#### [WHAT NEEDS TO BE DONE]
Give every entry again precisely as it appears.

#### [RECORDS SUPPLIED]

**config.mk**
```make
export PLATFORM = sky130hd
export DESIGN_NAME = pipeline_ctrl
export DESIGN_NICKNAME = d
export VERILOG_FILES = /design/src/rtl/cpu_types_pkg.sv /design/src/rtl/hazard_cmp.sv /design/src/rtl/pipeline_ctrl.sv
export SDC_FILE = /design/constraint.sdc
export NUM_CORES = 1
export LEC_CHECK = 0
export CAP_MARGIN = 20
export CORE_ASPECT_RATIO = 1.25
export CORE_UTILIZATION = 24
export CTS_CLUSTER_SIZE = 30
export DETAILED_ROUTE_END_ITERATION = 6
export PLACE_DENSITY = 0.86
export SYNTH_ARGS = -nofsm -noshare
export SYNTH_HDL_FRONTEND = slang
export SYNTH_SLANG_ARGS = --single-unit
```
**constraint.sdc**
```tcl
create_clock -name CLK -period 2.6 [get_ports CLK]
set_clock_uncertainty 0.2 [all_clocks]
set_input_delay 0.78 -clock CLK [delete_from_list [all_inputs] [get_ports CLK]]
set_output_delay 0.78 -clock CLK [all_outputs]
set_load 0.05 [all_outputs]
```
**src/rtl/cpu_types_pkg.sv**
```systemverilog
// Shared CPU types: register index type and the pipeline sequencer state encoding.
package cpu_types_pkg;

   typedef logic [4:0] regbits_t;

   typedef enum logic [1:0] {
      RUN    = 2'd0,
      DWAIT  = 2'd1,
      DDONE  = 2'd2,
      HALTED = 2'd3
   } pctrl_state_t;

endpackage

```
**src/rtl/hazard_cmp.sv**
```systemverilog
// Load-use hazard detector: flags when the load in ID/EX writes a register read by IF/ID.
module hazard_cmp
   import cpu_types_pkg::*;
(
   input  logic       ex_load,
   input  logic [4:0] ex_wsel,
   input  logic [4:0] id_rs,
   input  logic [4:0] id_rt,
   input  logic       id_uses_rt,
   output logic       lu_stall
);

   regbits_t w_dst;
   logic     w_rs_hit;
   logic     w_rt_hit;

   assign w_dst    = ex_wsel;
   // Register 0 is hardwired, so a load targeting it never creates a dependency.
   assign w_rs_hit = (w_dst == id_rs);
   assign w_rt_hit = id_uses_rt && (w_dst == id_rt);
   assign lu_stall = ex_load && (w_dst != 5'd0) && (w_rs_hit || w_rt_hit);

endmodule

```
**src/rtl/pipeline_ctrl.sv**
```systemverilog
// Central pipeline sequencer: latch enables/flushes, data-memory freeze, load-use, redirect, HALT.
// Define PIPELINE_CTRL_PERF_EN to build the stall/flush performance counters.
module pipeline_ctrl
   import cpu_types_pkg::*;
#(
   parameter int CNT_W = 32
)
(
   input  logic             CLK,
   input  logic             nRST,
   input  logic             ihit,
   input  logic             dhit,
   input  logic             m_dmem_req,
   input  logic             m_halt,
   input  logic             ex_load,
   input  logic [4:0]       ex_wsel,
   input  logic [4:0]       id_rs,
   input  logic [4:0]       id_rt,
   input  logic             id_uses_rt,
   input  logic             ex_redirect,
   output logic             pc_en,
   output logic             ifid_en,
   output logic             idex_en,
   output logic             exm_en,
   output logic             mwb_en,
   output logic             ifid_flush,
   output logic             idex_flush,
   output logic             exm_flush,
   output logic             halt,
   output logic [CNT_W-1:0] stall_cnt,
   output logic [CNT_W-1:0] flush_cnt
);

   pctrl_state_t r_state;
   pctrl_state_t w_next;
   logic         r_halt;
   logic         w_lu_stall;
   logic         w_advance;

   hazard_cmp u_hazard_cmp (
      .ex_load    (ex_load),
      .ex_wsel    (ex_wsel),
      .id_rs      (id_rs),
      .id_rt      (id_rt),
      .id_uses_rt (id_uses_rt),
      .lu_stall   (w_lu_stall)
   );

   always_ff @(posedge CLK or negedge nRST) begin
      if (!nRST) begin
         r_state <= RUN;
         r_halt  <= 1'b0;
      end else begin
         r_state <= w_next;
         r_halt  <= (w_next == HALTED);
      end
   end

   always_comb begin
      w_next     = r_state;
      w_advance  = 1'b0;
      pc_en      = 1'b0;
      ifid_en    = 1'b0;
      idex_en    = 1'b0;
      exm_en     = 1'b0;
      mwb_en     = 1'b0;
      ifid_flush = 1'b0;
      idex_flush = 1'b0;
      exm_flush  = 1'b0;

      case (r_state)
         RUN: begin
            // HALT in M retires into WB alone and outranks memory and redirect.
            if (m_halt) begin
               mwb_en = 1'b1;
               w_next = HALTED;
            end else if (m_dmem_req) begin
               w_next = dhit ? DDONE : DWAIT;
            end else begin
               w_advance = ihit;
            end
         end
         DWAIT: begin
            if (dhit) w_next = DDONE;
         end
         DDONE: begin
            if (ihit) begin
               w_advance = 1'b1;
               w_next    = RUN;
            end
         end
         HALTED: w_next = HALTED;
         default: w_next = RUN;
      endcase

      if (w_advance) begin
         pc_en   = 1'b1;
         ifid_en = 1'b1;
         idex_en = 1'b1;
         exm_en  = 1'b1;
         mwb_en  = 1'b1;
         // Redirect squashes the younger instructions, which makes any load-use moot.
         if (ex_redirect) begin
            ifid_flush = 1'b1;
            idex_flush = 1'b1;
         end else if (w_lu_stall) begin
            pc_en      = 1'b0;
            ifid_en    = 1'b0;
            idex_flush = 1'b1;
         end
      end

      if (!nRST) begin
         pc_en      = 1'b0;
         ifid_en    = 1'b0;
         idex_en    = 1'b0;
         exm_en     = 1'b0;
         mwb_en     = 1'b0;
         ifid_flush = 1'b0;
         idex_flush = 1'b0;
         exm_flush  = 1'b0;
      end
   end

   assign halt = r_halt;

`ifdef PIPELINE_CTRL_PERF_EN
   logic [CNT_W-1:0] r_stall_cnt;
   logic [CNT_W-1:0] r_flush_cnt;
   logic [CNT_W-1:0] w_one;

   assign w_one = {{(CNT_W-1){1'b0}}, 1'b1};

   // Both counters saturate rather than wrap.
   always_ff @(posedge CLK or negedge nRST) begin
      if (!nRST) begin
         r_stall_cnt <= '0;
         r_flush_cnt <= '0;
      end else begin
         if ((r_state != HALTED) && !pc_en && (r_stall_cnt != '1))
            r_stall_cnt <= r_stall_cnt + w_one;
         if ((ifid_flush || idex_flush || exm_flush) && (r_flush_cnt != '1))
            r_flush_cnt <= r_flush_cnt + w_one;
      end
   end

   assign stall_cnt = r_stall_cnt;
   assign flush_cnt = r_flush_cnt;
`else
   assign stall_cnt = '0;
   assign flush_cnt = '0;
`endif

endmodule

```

#### [REPLY]
**config.mk**
```make
export PLATFORM = sky130hd
export DESIGN_NAME = pipeline_ctrl
export DESIGN_NICKNAME = d
export VERILOG_FILES = /design/src/rtl/cpu_types_pkg.sv /design/src/rtl/hazard_cmp.sv /design/src/rtl/pipeline_ctrl.sv
export SDC_FILE = /design/constraint.sdc
export NUM_CORES = 1
export LEC_CHECK = 0
export CAP_MARGIN = 20
export CORE_ASPECT_RATIO = 1.25
export CORE_UTILIZATION = 24
export CTS_CLUSTER_SIZE = 30
export DETAILED_ROUTE_END_ITERATION = 6
export PLACE_DENSITY = 0.86
export SYNTH_ARGS = -nofsm -noshare
export SYNTH_HDL_FRONTEND = slang
export SYNTH_SLANG_ARGS = --single-unit
```
**constraint.sdc**
```tcl
create_clock -name CLK -period 2.6 [get_ports CLK]
set_clock_uncertainty 0.2 [all_clocks]
set_input_delay 0.78 -clock CLK [delete_from_list [all_inputs] [get_ports CLK]]
set_output_delay 0.78 -clock CLK [all_outputs]
set_load 0.05 [all_outputs]
```
**src/rtl/cpu_types_pkg.sv**
```systemverilog
// Shared CPU types: register index type and the pipeline sequencer state encoding.
package cpu_types_pkg;

   typedef logic [4:0] regbits_t;

   typedef enum logic [1:0] {
      RUN    = 2'd0,
      DWAIT  = 2'd1,
      DDONE  = 2'd2,
      HALTED = 2'd3
   } pctrl_state_t;

endpackage

```
**src/rtl/hazard_cmp.sv**
```systemverilog
// Load-use hazard detector: flags when the load in ID/EX writes a register read by IF/ID.
module hazard_cmp
   import cpu_types_pkg::*;
(
   input  logic       ex_load,
   input  logic [4:0] ex_wsel,
   input  logic [4:0] id_rs,
   input  logic [4:0] id_rt,
   input  logic       id_uses_rt,
   output logic       lu_stall
);

   regbits_t w_dst;
   logic     w_rs_hit;
   logic     w_rt_hit;

   assign w_dst    = ex_wsel;
   // Register 0 is hardwired, so a load targeting it never creates a dependency.
   assign w_rs_hit = (w_dst == id_rs);
   assign w_rt_hit = id_uses_rt && (w_dst == id_rt);
   assign lu_stall = ex_load && (w_dst != 5'd0) && (w_rs_hit || w_rt_hit);

endmodule

```
**src/rtl/pipeline_ctrl.sv**
```systemverilog
// Central pipeline sequencer: latch enables/flushes, data-memory freeze, load-use, redirect, HALT.
// Define PIPELINE_CTRL_PERF_EN to build the stall/flush performance counters.
module pipeline_ctrl
   import cpu_types_pkg::*;
#(
   parameter int CNT_W = 32
)
(
   input  logic             CLK,
   input  logic             nRST,
   input  logic             ihit,
   input  logic             dhit,
   input  logic             m_dmem_req,
   input  logic             m_halt,
   input  logic             ex_load,
   input  logic [4:0]       ex_wsel,
   input  logic [4:0]       id_rs,
   input  logic [4:0]       id_rt,
   input  logic             id_uses_rt,
   input  logic             ex_redirect,
   output logic             pc_en,
   output logic             ifid_en,
   output logic             idex_en,
   output logic             exm_en,
   output logic             mwb_en,
   output logic             ifid_flush,
   output logic             idex_flush,
   output logic             exm_flush,
   output logic             halt,
   output logic [CNT_W-1:0] stall_cnt,
   output logic [CNT_W-1:0] flush_cnt
);

   pctrl_state_t r_state;
   pctrl_state_t w_next;
   logic         r_halt;
   logic         w_lu_stall;
   logic         w_advance;

   hazard_cmp u_hazard_cmp (
      .ex_load    (ex_load),
      .ex_wsel    (ex_wsel),
      .id_rs      (id_rs),
      .id_rt      (id_rt),
      .id_uses_rt (id_uses_rt),
      .lu_stall   (w_lu_stall)
   );

   always_ff @(posedge CLK or negedge nRST) begin
      if (!nRST) begin
         r_state <= RUN;
         r_halt  <= 1'b0;
      end else begin
         r_state <= w_next;
         r_halt  <= (w_next == HALTED);
      end
   end

   always_comb begin
      w_next     = r_state;
      w_advance  = 1'b0;
      pc_en      = 1'b0;
      ifid_en    = 1'b0;
      idex_en    = 1'b0;
      exm_en     = 1'b0;
      mwb_en     = 1'b0;
      ifid_flush = 1'b0;
      idex_flush = 1'b0;
      exm_flush  = 1'b0;

      case (r_state)
         RUN: begin
            // HALT in M retires into WB alone and outranks memory and redirect.
            if (m_halt) begin
               mwb_en = 1'b1;
               w_next = HALTED;
            end else if (m_dmem_req) begin
               w_next = dhit ? DDONE : DWAIT;
            end else begin
               w_advance = ihit;
            end
         end
         DWAIT: begin
            if (dhit) w_next = DDONE;
         end
         DDONE: begin
            if (ihit) begin
               w_advance = 1'b1;
               w_next    = RUN;
            end
         end
         HALTED: w_next = HALTED;
         default: w_next = RUN;
      endcase

      if (w_advance) begin
         pc_en   = 1'b1;
         ifid_en = 1'b1;
         idex_en = 1'b1;
         exm_en  = 1'b1;
         mwb_en  = 1'b1;
         // Redirect squashes the younger instructions, which makes any load-use moot.
         if (ex_redirect) begin
            ifid_flush = 1'b1;
            idex_flush = 1'b1;
         end else if (w_lu_stall) begin
            pc_en      = 1'b0;
            ifid_en    = 1'b0;
            idex_flush = 1'b1;
         end
      end

      if (!nRST) begin
         pc_en      = 1'b0;
         ifid_en    = 1'b0;
         idex_en    = 1'b0;
         exm_en     = 1'b0;
         mwb_en     = 1'b0;
         ifid_flush = 1'b0;
         idex_flush = 1'b0;
         exm_flush  = 1'b0;
      end
   end

   assign halt = r_halt;

`ifdef PIPELINE_CTRL_PERF_EN
   logic [CNT_W-1:0] r_stall_cnt;
   logic [CNT_W-1:0] r_flush_cnt;
   logic [CNT_W-1:0] w_one;

   assign w_one = {{(CNT_W-1){1'b0}}, 1'b1};

   // Both counters saturate rather than wrap.
   always_ff @(posedge CLK or negedge nRST) begin
      if (!nRST) begin
         r_stall_cnt <= '0;
         r_flush_cnt <= '0;
      end else begin
         if ((r_state != HALTED) && !pc_en && (r_stall_cnt != '1))
            r_stall_cnt <= r_stall_cnt + w_one;
         if ((ifid_flush || idex_flush || exm_flush) && (r_flush_cnt != '1))
            r_flush_cnt <= r_flush_cnt + w_one;
      end
   end

   assign stall_cnt = r_stall_cnt;
   assign flush_cnt = r_flush_cnt;
`else
   assign stall_cnt = '0;
   assign flush_cnt = '0;
`endif

endmodule

```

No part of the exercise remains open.